:: ENTRIES SHOWN ::

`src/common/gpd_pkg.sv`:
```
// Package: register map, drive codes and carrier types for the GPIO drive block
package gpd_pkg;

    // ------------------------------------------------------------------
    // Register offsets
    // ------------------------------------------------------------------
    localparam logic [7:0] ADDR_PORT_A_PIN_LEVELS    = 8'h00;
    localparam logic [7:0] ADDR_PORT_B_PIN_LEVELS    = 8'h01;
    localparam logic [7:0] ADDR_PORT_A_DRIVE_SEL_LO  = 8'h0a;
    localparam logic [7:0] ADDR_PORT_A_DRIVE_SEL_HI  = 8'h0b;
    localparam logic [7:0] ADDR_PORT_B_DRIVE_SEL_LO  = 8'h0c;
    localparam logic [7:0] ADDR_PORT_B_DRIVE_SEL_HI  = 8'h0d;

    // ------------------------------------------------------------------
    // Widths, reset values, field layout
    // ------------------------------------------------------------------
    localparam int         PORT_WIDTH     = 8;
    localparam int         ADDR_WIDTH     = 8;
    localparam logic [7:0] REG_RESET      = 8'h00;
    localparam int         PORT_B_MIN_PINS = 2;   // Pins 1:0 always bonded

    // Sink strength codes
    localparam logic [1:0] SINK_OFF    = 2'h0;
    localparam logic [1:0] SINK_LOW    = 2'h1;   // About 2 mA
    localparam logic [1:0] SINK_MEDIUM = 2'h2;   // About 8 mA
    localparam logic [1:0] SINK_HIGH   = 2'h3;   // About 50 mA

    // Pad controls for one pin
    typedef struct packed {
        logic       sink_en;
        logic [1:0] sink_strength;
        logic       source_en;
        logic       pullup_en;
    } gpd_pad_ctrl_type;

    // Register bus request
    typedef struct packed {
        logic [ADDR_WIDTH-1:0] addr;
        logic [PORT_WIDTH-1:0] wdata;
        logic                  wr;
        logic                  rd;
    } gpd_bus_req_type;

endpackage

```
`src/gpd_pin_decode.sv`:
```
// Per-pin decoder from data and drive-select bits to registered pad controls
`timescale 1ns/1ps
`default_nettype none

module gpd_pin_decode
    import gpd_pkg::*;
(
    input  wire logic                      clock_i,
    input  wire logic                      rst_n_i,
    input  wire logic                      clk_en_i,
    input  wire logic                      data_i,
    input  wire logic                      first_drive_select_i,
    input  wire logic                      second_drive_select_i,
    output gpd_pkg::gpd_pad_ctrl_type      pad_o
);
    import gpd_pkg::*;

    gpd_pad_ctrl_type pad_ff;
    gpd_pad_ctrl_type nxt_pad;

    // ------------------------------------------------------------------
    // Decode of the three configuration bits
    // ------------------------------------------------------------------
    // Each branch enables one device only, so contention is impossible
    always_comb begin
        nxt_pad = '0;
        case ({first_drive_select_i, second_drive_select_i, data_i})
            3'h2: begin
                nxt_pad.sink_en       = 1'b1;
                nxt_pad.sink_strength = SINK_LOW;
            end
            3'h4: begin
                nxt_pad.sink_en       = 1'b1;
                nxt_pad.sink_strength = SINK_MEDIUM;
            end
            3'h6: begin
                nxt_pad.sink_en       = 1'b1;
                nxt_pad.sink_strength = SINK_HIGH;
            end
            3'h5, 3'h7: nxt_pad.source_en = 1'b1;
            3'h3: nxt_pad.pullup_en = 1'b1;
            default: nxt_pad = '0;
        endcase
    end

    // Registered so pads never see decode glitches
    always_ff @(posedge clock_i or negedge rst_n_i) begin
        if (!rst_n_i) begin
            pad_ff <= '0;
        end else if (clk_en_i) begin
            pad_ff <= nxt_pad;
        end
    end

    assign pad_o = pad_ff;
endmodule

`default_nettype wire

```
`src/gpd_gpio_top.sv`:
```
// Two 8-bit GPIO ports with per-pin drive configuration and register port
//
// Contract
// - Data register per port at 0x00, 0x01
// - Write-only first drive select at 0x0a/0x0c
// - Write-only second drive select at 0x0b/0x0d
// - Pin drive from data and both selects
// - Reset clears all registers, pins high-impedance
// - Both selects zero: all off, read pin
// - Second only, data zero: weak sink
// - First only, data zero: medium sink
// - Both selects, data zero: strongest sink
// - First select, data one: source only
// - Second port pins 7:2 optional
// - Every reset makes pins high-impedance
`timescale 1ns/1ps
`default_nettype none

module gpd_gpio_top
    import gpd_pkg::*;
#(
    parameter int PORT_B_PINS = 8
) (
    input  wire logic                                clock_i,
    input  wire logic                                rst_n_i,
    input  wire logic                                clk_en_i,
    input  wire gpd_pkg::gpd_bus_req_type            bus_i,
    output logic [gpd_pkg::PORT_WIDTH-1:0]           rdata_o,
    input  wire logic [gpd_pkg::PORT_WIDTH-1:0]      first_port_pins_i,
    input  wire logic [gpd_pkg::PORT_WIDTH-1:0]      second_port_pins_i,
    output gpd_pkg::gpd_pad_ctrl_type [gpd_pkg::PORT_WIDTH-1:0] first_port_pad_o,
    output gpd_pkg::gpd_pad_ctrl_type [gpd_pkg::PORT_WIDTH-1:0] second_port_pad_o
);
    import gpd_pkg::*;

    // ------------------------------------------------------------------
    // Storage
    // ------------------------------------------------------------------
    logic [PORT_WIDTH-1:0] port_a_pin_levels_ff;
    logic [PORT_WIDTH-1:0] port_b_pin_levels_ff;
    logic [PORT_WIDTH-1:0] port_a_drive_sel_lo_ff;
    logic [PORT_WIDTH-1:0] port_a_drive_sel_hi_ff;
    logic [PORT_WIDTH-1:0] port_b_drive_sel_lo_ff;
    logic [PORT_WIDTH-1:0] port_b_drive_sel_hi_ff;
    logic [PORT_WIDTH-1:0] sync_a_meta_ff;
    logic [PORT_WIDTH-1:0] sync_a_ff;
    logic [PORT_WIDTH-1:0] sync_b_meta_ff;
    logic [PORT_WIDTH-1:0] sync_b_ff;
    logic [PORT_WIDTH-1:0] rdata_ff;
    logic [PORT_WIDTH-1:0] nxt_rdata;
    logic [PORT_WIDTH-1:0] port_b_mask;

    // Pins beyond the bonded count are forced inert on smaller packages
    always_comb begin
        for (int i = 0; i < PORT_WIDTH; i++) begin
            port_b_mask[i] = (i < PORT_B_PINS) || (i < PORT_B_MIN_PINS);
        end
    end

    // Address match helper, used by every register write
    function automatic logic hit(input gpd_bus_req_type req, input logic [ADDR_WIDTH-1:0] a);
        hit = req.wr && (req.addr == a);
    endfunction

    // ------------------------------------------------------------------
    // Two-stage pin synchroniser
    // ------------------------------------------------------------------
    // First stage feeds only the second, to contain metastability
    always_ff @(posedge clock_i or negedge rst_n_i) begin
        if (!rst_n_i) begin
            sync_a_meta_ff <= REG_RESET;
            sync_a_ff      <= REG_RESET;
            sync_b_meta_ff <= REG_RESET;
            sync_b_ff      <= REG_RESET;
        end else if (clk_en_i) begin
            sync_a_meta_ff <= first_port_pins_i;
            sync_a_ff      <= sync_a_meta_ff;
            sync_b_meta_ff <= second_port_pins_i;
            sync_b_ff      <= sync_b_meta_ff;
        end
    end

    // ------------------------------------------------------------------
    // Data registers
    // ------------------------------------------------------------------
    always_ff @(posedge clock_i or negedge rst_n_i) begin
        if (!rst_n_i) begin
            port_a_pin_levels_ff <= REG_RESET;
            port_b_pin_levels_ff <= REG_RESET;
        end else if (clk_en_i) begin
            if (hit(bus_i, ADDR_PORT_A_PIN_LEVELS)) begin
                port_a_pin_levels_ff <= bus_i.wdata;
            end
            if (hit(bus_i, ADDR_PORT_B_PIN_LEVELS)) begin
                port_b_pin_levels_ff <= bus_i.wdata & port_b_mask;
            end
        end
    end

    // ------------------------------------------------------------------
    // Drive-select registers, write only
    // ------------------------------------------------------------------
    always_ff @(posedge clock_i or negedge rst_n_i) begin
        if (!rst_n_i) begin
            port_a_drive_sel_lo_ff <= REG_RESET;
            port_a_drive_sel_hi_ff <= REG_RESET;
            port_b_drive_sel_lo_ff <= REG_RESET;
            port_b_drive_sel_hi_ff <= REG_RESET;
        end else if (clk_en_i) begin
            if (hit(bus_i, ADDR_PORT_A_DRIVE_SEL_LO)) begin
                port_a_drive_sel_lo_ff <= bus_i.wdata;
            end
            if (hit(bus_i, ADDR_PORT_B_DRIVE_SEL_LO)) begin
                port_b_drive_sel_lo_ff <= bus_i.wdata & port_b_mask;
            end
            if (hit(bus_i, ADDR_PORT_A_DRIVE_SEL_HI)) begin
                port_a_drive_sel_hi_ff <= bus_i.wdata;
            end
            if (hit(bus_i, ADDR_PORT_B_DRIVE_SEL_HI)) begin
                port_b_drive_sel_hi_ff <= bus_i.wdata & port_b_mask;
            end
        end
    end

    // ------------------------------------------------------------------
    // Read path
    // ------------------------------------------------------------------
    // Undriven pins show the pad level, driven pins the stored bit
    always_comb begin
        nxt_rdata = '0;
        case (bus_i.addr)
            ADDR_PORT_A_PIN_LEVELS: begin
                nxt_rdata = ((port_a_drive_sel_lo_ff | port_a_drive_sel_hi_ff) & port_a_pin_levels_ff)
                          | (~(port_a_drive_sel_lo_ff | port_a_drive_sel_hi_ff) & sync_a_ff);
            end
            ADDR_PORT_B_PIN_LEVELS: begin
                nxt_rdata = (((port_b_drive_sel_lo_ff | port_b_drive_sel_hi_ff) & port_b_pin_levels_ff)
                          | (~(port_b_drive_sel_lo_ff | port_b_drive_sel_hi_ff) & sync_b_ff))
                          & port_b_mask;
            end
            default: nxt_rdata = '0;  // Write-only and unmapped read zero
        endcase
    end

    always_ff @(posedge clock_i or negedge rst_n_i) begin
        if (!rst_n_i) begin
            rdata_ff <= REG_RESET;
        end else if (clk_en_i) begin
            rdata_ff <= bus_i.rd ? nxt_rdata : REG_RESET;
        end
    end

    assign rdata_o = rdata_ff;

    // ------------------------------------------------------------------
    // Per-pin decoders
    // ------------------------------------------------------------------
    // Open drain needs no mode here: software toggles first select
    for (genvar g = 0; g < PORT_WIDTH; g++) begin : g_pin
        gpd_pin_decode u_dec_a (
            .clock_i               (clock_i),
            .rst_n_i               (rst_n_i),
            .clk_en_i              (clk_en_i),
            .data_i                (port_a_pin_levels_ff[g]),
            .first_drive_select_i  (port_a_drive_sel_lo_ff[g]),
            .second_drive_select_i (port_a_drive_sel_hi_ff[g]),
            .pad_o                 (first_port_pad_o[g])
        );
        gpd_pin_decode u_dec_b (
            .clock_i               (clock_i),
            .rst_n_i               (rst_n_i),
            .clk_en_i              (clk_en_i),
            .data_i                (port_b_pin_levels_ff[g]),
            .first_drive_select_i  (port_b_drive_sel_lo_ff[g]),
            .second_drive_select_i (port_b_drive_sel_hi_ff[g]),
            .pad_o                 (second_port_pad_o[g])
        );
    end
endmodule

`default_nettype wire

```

:::
:: ENTRIES SHOWN ::

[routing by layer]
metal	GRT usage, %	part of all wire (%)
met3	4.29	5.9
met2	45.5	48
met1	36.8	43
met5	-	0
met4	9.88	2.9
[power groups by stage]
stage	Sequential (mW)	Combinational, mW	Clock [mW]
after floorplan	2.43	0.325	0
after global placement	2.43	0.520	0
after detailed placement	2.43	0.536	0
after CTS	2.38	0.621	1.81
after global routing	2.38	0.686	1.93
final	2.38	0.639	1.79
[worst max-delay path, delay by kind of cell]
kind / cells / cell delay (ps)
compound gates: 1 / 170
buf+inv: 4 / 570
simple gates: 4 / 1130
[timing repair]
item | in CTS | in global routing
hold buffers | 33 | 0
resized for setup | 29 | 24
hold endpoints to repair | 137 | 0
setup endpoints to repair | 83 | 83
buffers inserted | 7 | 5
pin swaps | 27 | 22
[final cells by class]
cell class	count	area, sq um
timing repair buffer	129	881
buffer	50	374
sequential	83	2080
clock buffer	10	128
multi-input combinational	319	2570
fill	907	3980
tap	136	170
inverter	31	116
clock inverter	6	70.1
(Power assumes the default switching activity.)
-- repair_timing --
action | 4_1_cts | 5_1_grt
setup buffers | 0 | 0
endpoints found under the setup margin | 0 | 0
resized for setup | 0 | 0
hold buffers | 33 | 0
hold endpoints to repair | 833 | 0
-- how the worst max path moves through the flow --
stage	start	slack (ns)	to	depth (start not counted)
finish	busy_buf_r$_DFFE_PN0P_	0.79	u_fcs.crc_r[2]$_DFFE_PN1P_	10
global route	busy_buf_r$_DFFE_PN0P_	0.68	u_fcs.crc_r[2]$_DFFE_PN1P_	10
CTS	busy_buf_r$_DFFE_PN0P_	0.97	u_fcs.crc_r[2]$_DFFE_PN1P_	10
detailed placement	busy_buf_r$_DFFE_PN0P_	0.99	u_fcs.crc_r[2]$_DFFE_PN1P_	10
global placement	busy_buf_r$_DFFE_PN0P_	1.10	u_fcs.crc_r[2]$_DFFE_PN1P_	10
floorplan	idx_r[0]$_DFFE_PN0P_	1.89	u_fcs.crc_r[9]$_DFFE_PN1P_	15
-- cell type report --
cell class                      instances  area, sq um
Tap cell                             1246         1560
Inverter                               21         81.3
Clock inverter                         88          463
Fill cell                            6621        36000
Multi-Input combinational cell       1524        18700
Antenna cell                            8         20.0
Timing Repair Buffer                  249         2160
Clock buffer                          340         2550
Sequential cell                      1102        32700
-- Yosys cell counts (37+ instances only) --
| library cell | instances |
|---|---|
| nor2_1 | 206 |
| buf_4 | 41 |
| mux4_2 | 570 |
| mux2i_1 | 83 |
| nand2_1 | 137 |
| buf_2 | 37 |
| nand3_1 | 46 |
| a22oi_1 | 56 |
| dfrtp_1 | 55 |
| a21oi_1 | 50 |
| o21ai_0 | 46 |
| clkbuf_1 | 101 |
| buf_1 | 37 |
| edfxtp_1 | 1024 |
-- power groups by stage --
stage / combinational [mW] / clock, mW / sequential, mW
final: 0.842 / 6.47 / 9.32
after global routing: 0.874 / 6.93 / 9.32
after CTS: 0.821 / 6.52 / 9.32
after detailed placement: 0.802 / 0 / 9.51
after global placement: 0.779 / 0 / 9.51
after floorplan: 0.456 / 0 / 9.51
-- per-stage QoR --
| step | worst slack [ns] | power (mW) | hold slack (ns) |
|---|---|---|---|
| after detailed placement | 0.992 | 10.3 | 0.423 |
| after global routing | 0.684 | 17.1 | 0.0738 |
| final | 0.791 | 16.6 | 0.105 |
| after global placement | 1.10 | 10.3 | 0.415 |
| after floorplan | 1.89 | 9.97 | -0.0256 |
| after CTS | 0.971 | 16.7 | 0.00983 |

:::

◆ **EXERCISE DETAILS**: Output the material above exactly, but only from the line that carries "compound gates: 1 / 170" through the line that carries "buf_1 | 37 |".

◆ **RESPONSE TO THE TASK**:
compound gates: 1 / 170
buf+inv: 4 / 570
simple gates: 4 / 1130
[timing repair]
item | in CTS | in global routing
hold buffers | 33 | 0
resized for setup | 29 | 24
hold endpoints to repair | 137 | 0
setup endpoints to repair | 83 | 83
buffers inserted | 7 | 5
pin swaps | 27 | 22
[final cells by class]
cell class	count	area, sq um
timing repair buffer	129	881
buffer	50	374
sequential	83	2080
clock buffer	10	128
multi-input combinational	319	2570
fill	907	3980
tap	136	170
inverter	31	116
clock inverter	6	70.1
(Power assumes the default switching activity.)
-- repair_timing --
action | 4_1_cts | 5_1_grt
setup buffers | 0 | 0
endpoints found under the setup margin | 0 | 0
resized for setup | 0 | 0
hold buffers | 33 | 0
hold endpoints to repair | 833 | 0
-- how the worst max path moves through the flow --
stage	start	slack (ns)	to	depth (start not counted)
finish	busy_buf_r$_DFFE_PN0P_	0.79	u_fcs.crc_r[2]$_DFFE_PN1P_	10
global route	busy_buf_r$_DFFE_PN0P_	0.68	u_fcs.crc_r[2]$_DFFE_PN1P_	10
CTS	busy_buf_r$_DFFE_PN0P_	0.97	u_fcs.crc_r[2]$_DFFE_PN1P_	10
detailed placement	busy_buf_r$_DFFE_PN0P_	0.99	u_fcs.crc_r[2]$_DFFE_PN1P_	10
global placement	busy_buf_r$_DFFE_PN0P_	1.10	u_fcs.crc_r[2]$_DFFE_PN1P_	10
floorplan	idx_r[0]$_DFFE_PN0P_	1.89	u_fcs.crc_r[9]$_DFFE_PN1P_	15
-- cell type report --
cell class                      instances  area, sq um
Tap cell                             1246         1560
Inverter                               21         81.3
Clock inverter                         88          463
Fill cell                            6621        36000
Multi-Input combinational cell       1524        18700
Antenna cell                            8         20.0
Timing Repair Buffer                  249         2160
Clock buffer                          340         2550
Sequential cell                      1102        32700
-- Yosys cell counts (37+ instances only) --
| library cell | instances |
|---|---|
| nor2_1 | 206 |
| buf_4 | 41 |
| mux4_2 | 570 |
| mux2i_1 | 83 |
| nand2_1 | 137 |
| buf_2 | 37 |
| nand3_1 | 46 |
| a22oi_1 | 56 |
| dfrtp_1 | 55 |
| a21oi_1 | 50 |
| o21ai_0 | 46 |
| clkbuf_1 | 101 |
| buf_1 | 37 |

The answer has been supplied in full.